INSTRUCTIONS TO FOLLOW: Return, word for word, only the lines of the data below that lie between the line with "Of run 3 and" and the line with "export CAP_MARGIN = 20", those two lines included.

********************

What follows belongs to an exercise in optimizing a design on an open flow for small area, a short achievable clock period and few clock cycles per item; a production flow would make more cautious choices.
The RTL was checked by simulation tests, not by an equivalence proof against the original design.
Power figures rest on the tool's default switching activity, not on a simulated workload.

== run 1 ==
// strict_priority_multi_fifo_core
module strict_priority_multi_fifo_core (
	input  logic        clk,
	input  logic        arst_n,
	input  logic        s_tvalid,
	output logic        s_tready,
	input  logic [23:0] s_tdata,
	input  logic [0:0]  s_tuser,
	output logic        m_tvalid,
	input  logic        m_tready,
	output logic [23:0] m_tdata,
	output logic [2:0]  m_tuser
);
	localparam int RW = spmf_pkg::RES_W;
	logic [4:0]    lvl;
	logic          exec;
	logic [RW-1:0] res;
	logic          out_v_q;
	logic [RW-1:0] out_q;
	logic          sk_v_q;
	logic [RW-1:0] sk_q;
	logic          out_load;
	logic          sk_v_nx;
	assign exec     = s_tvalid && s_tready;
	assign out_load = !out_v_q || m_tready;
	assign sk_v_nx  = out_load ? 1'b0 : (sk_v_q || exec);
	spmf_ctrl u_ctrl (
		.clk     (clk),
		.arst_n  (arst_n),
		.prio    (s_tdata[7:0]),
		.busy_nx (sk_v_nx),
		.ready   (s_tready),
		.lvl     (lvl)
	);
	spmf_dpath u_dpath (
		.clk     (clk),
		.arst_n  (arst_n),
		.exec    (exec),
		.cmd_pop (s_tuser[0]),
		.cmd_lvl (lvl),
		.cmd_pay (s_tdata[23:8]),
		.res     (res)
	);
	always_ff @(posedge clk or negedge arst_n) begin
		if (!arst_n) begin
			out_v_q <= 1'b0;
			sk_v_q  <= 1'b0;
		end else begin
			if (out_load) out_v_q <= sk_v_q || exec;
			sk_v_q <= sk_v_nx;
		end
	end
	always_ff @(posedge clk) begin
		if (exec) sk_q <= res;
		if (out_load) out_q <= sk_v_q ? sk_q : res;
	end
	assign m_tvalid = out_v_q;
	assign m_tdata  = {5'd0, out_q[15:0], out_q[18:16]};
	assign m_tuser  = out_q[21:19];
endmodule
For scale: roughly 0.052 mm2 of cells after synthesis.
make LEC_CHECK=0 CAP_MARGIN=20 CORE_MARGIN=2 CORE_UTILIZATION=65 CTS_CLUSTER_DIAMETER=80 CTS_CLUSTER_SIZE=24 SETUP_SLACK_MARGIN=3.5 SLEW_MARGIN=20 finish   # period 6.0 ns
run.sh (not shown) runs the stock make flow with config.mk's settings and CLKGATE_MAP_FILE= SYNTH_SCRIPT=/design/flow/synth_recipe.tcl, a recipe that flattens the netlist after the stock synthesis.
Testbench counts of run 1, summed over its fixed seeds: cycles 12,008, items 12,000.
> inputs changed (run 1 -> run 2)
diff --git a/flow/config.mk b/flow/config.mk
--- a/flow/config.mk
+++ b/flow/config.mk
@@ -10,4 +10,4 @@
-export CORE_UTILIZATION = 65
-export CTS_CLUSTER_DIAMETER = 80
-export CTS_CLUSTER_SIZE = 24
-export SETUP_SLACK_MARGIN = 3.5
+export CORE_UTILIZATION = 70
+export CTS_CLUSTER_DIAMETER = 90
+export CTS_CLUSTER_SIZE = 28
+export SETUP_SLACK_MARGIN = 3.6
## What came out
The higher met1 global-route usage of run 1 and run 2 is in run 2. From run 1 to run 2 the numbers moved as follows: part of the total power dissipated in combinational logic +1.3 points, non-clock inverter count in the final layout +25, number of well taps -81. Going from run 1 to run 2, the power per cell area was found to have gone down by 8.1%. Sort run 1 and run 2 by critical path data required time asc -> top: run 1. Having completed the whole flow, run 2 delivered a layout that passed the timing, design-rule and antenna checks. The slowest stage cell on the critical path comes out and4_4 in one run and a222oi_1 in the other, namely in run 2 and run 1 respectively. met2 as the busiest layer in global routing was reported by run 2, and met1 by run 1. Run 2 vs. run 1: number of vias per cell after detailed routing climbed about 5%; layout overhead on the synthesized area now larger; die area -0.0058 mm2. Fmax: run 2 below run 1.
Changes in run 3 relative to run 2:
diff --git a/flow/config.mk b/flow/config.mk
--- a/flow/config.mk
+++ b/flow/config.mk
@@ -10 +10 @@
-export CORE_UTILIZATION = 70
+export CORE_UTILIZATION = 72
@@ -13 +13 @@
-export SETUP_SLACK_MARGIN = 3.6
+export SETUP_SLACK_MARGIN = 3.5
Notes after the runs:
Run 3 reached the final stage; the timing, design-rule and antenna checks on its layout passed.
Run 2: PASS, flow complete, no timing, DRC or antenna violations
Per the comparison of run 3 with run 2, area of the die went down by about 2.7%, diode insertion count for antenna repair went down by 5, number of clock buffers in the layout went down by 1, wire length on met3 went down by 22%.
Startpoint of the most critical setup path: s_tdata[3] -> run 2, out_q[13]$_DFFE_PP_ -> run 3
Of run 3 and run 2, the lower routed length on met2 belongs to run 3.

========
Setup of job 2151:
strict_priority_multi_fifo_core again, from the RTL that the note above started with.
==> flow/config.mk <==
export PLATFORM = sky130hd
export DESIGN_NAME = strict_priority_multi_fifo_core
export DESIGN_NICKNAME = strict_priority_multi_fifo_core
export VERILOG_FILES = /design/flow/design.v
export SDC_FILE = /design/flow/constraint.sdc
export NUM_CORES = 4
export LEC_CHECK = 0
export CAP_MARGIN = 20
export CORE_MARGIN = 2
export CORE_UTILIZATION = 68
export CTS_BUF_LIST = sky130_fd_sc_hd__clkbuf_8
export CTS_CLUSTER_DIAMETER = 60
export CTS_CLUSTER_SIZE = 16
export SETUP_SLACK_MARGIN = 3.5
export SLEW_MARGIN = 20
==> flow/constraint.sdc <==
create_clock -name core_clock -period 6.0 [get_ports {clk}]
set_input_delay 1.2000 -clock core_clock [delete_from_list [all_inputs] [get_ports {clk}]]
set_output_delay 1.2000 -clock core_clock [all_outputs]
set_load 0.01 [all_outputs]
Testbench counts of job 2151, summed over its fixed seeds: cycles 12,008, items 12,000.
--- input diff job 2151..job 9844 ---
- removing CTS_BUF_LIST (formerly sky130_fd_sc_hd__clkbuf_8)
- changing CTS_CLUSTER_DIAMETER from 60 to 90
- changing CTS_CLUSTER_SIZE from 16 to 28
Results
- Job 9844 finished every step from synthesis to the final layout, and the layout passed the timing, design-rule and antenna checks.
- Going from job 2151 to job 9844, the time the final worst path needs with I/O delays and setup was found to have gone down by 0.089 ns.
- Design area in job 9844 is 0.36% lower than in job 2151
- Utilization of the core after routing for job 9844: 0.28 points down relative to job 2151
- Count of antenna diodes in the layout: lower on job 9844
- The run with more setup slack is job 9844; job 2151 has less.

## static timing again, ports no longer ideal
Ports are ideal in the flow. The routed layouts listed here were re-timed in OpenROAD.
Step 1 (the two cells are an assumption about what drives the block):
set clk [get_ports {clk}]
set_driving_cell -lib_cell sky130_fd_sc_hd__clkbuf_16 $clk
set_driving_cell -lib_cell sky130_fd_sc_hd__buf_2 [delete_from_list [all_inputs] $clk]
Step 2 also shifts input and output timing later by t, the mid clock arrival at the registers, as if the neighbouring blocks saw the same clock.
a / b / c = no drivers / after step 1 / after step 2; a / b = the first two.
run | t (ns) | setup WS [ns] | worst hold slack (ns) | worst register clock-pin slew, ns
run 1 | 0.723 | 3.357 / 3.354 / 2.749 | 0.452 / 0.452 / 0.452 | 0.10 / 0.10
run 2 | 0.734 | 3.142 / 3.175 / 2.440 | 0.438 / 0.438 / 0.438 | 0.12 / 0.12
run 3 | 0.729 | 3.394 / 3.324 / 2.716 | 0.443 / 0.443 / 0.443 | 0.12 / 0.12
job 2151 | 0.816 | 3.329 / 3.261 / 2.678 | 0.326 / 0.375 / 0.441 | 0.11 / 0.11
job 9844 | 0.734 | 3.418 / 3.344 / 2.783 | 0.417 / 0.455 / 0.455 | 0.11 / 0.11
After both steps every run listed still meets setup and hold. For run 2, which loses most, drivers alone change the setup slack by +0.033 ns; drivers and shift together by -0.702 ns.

********************

THE COMPLETED TASK:
Of run 3 and run 2, the lower routed length on met2 belongs to run 3.

========
Setup of job 2151:
strict_priority_multi_fifo_core again, from the RTL that the note above started with.
==> flow/config.mk <==
export PLATFORM = sky130hd
export DESIGN_NAME = strict_priority_multi_fifo_core
export DESIGN_NICKNAME = strict_priority_multi_fifo_core
export VERILOG_FILES = /design/flow/design.v
export SDC_FILE = /design/flow/constraint.sdc
export NUM_CORES = 4
export LEC_CHECK = 0
export CAP_MARGIN = 20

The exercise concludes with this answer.